**ASSIGNED TASK**
Where does "default" occur in the listing? Copy every line that holds it.
-=-=-=-=-
## src/fpuex_pkg.sv

```systemverilog
package fpuex_pkg;
  // exception class bit positions
  localparam int EXC_INVALID = 0;
  localparam int EXC_ZERODIV = 1;
  localparam int EXC_DENORM = 2;
  localparam int EXC_OVERFLOW = 3;
  localparam int EXC_UNDERFLOW = 4;
  localparam int EXC_INEXACT = 5;
  localparam int EXC_CLASSES = 6;
  // reset values
  localparam logic [5:0] FLAGS_RESET = 6'h00;
  localparam logic [5:0] MASKS_RESET = 6'h3F;
  localparam logic [1:0] ROUND_RESET = 2'h0;
  // extra cycles spent on a masked fix-up
  localparam int FIXUP_NS = 20;
  localparam int CLK_NS = 10;
  localparam int FIXUP_CYCLES = (FIXUP_NS + CLK_NS - 1) / CLK_NS;

  typedef logic [EXC_CLASSES-1:0] fpuex_vec_t;

  typedef enum logic [1:0] {
    RND_NEAREST,
    RND_DOWN,
    RND_UP,
    RND_TOWARD_ZERO
  } fpuex_round_e;

  // kinds of fix-up the datapath should apply
  typedef enum logic [2:0] {
    FIX_NONE,
    FIX_QNAN,
    FIX_INFINITY,
    FIX_DENORMAL,
    FIX_ZERO,
    FIX_ROUNDED
  } fpuex_fix_e;

  // one instruction's exception report from the datapath
  typedef struct packed {
    logic valid;
    fpuex_vec_t exc;
    logic below_min_denorm;
    logic nowait;
  } fpuex_report_s;

  // software operations that touch the flags, masks and rounding
  typedef struct packed {
    logic clear_exceptions_op;
    logic fpu_reinit_op;
    logic state_save_op;
    logic restore_op;
    fpuex_vec_t restore_flags;
    logic mask_write;
    fpuex_vec_t mask_value;
    logic [1:0] round_value;
  } fpuex_ctl_s;
endpackage

```

## src/fpuex_fixup_sel.sv

```systemverilog
module fpuex_fixup_sel
  import fpuex_pkg::*;
(
  // exceptions seen in one instruction
  input wire fpuex_pkg::fpuex_vec_t exc,
  input wire logic below_min_denorm,
  input wire fpuex_pkg::fpuex_vec_t masks,
  // chosen default result
  output fpuex_pkg::fpuex_fix_e fix
);
  always_comb begin
    fix = FIX_NONE;
    // priority: invalid, divide-by-zero, overflow, underflow, inexact; a masked denormal alone selects no fix-up
    if (exc[EXC_INVALID] && masks[EXC_INVALID]) begin
      fix = FIX_QNAN;
    end else if (exc[EXC_ZERODIV] && masks[EXC_ZERODIV]) begin
      fix = FIX_INFINITY;
    end else if (exc[EXC_OVERFLOW] && masks[EXC_OVERFLOW]) begin
      fix = FIX_INFINITY;
    end else if (exc[EXC_UNDERFLOW] && masks[EXC_UNDERFLOW]) begin
      fix = below_min_denorm ? FIX_ZERO : FIX_DENORMAL;
    end else if (exc[EXC_INEXACT] && masks[EXC_INEXACT]) begin
      fix = FIX_ROUNDED;
    end
  end
endmodule

```

## src/fpuex_unit.sv

```systemverilog
// Functional notes
// - six sticky flags and six mask bits, one per exception class
// - mask bit 1 means apply default fix-up and continue
// - masked exception gives no external signal, only a longer instruction
// - masked flag set keeps no record of instruction or time
// - several flags may be raised by one instruction
// - masked underflow yields denormal, or zero below smallest denormal
// - masked inexact uses one of four selected rounding modes
// - masked divide-by-zero yields infinity; one over infinity yields zero
// - unmasked exception stops instruction and branches to handler
// - flags sticky; cleared only by clear, reinit, save or restore
// - freeze before next wait or float op unless ignore or no-wait
// - error output asserted at detection or at next wait/float op
// - frozen core stays frozen until an enabled interrupt, the ignore input or no pending error
// - native mode off and ignore input active: disregard and continue
// - unmasked exception reported on a dedicated error status line
// - compatibility mode selected by native error mode bit at 0
// - classes: invalid, divide-by-zero, denormal, overflow, underflow, inexact
module fpuex_unit
  import fpuex_pkg::*;
#(
  parameter int FIXUP_CNT = FIXUP_CYCLES
) (
  // clock and reset
  input wire logic ref_clk,
  input wire logic resetn,
  // datapath report and software operations
  input wire fpuex_pkg::fpuex_report_s report,
  input wire fpuex_pkg::fpuex_ctl_s ctl,
  // next instruction is a wait or float op asking to start
  input wire logic wait_or_float_req,
  input wire logic next_is_nowait,
  // system pins and mode
  input wire logic native_error_mode_bit,
  input wire logic ignore_numeric_error_in,
  input wire logic maskable_interrupt_request_in,
  // status
  output fpuex_pkg::fpuex_vec_t status_flags,
  output fpuex_pkg::fpuex_vec_t control_masks,
  output fpuex_pkg::fpuex_round_e round_mode,
  output fpuex_pkg::fpuex_fix_e fixup_kind,
  output logic fixup_stall,
  output logic instr_abort,
  output logic handler_branch,
  output logic core_frozen,
  output logic fpu_error_out,
  output logic coproc_error_status
);
  import fpuex_pkg::*;

  // two-flop synchronisers for the pins
  logic [1:0] ign_sync_q, ign_sync_d;
  logic [1:0] maskable_interrupt_request_in_sync_q, maskable_interrupt_request_in_sync_d;
  logic ign_s, maskable_interrupt_request_in_s;

  fpuex_vec_t flags_q, flags_d;
  fpuex_vec_t masks_q, masks_d;
  fpuex_round_e round_q, round_d;
  fpuex_fix_e fix_q, fix_d;
  fpuex_fix_e fix_sel;
  logic [7:0] stall_cnt_q, stall_cnt_d;
  logic abort_q, abort_d;
  logic branch_q, branch_d;
  logic fpu_error_out_q, fpu_error_out_d;
  logic cerr_q, cerr_d;
  logic stall_q, stall_d;
  logic frozen_q, frozen_d;
  logic pending;
  logic compat_mode;

  typedef enum logic [1:0] {
    ST_RUN,
    ST_FROZEN,
    ST_BRANCH
  } fpuex_state_e;
  fpuex_state_e st_q, st_d;

  fpuex_fixup_sel u_fixup_sel (
    .exc(report.exc),
    .below_min_denorm(report.below_min_denorm),
    .masks(masks_q),
    .fix(fix_sel)
  );

  assign ign_s = ign_sync_q[1];
  assign maskable_interrupt_request_in_s = maskable_interrupt_request_in_sync_q[1];
  assign compat_mode = !native_error_mode_bit;
  assign pending = |(flags_q & ~masks_q);

  always_comb begin
    ign_sync_d = {ign_sync_q[0], ignore_numeric_error_in};
    maskable_interrupt_request_in_sync_d = {maskable_interrupt_request_in_sync_q[0], maskable_interrupt_request_in};
  end

  // flags, masks and rounding
  always_comb begin
    flags_d = flags_q;
    masks_d = masks_q;
    round_d = round_q;
    // software clears first so a same-cycle exception still lands
    if (ctl.clear_exceptions_op || ctl.fpu_reinit_op || ctl.state_save_op) begin
      flags_d = '0;
    end
    if (ctl.restore_op) begin
      flags_d = ctl.restore_flags;
    end
    if (ctl.fpu_reinit_op || ctl.state_save_op) begin
      masks_d = MASKS_RESET;
      round_d = fpuex_round_e'(ROUND_RESET);
    end else if (ctl.mask_write) begin
      masks_d = ctl.mask_value;
      round_d = fpuex_round_e'(ctl.round_value);
    end
    if (report.valid) begin
      // only the class bits are kept, never address or time
      flags_d = flags_d | report.exc;
    end
  end

  // masked fix-up and unmasked abort
  always_comb begin
    fix_d = fix_q;
    stall_cnt_d = (stall_cnt_q != 8'h00) ? stall_cnt_q - 8'h01 : 8'h00;
    abort_d = 1'b0;
    if (report.valid) begin
      fix_d = fix_sel;
      if (|(report.exc & masks_q)) begin
        // masked work costs time only; nothing leaves the block
        stall_cnt_d = 8'(FIXUP_CNT);
      end
      if (|(report.exc & ~masks_q)) begin
        abort_d = 1'b1;
      end
    end
    // registered so the stall pin never glitches on counter decode
    stall_d = (stall_cnt_d != 8'h00);
  end

  // freeze / branch control
  always_comb begin
    st_d = st_q;
    branch_d = 1'b0;
    case (st_q)
      ST_RUN: begin
        if (pending && wait_or_float_req && !next_is_nowait) begin
          if (compat_mode && ign_s) begin
            st_d = ST_RUN;
          end else if (compat_mode) begin
            st_d = ST_FROZEN;
          end else begin
            st_d = ST_BRANCH;
          end
        end
      end
      ST_FROZEN: begin
        // any interrupt releases; so does ignore or no pending error, else we wait here
        if (maskable_interrupt_request_in_s) begin
          st_d = ST_RUN;
          branch_d = 1'b1;
        end else if (!pending || ign_s) begin
          st_d = ST_RUN;
        end
      end
      ST_BRANCH: begin
        branch_d = 1'b1;
        st_d = ST_RUN;
      end
      default: st_d = ST_RUN;
    endcase
    frozen_d = (st_d == ST_FROZEN);
  end

  // error reporting: fpu_error_out immediate on detection, held while pending, compatibility mode only; status line tracks pending
  always_comb begin
    fpu_error_out_d = compat_mode && (pending ||
      (report.valid && |(report.exc & ~masks_q)));
    cerr_d = pending;
  end

  always_ff @(posedge ref_clk) begin
    if (!resetn) begin
      ign_sync_q <= '0;
      maskable_interrupt_request_in_sync_q <= '0;
      flags_q <= FLAGS_RESET;
      masks_q <= MASKS_RESET;
      round_q <= RND_NEAREST;
      fix_q <= FIX_NONE;
      stall_cnt_q <= 8'h00;
      abort_q <= 1'b0;
      branch_q <= 1'b0;
      fpu_error_out_q <= 1'b0;
      cerr_q <= 1'b0;
      st_q <= ST_RUN;
      stall_q <= 1'b0;
      frozen_q <= 1'b0;
    end else begin
      ign_sync_q <= ign_sync_d;
      maskable_interrupt_request_in_sync_q <= maskable_interrupt_request_in_sync_d;
      flags_q <= flags_d;
      masks_q <= masks_d;
      round_q <= round_d;
      fix_q <= fix_d;
      stall_cnt_q <= stall_cnt_d;
      abort_q <= abort_d;
      branch_q <= branch_d;
      fpu_error_out_q <= fpu_error_out_d;
      cerr_q <= cerr_d;
      st_q <= st_d;
      stall_q <= stall_d;
      frozen_q <= frozen_d;
    end
  end

  assign status_flags = flags_q;
  assign control_masks = masks_q;
  assign round_mode = round_q;
  assign fixup_kind = fix_q;
  assign fixup_stall = stall_q;
  assign instr_abort = abort_q;
  assign handler_branch = branch_q;
  assign core_frozen = frozen_q;
  assign fpu_error_out = fpu_error_out_q;
  assign coproc_error_status = cerr_q;
endmodule

```

## config.mk

```make
export PLATFORM = sky130hd
export DESIGN_NAME = fpuex_unit
export DESIGN_NICKNAME = d
export VERILOG_FILES = /design/src/fpuex_pkg.sv /design/src/fpuex_fixup_sel.sv /design/src/fpuex_unit.sv
export SDC_FILE = /design/constraint.sdc
export NUM_CORES = 1
export LEC_CHECK = 0
export BUFFER_PORTS_ARGS = -buffer_cell sky130_fd_sc_hd__buf_2
export CAP_MARGIN = 20
export CORE_MARGIN = 1.5
export CORE_UTILIZATION = 40
export DETAILED_ROUTE_END_ITERATION = 12
export PLACE_DENSITY = 0.77
export SLEW_MARGIN = 5
export SYNTH_ARGS = -nofsm -noshare
export SYNTH_HDL_FRONTEND = slang
export SYNTH_SLANG_ARGS = --single-unit
```

## constraint.sdc

```tcl
create_clock -name ref_clk -period 1.92 [get_ports ref_clk]
set_input_delay 0.096 -clock ref_clk [delete_from_list [all_inputs] [get_ports ref_clk]]
set_output_delay 0.096 -clock ref_clk [all_outputs]
set_load 0.05 [all_outputs]
```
-=-=-=-=-
**TASK OUTPUT**
  // chosen default result
// - mask bit 1 means apply default fix-up and continue
      default: st_d = ST_RUN;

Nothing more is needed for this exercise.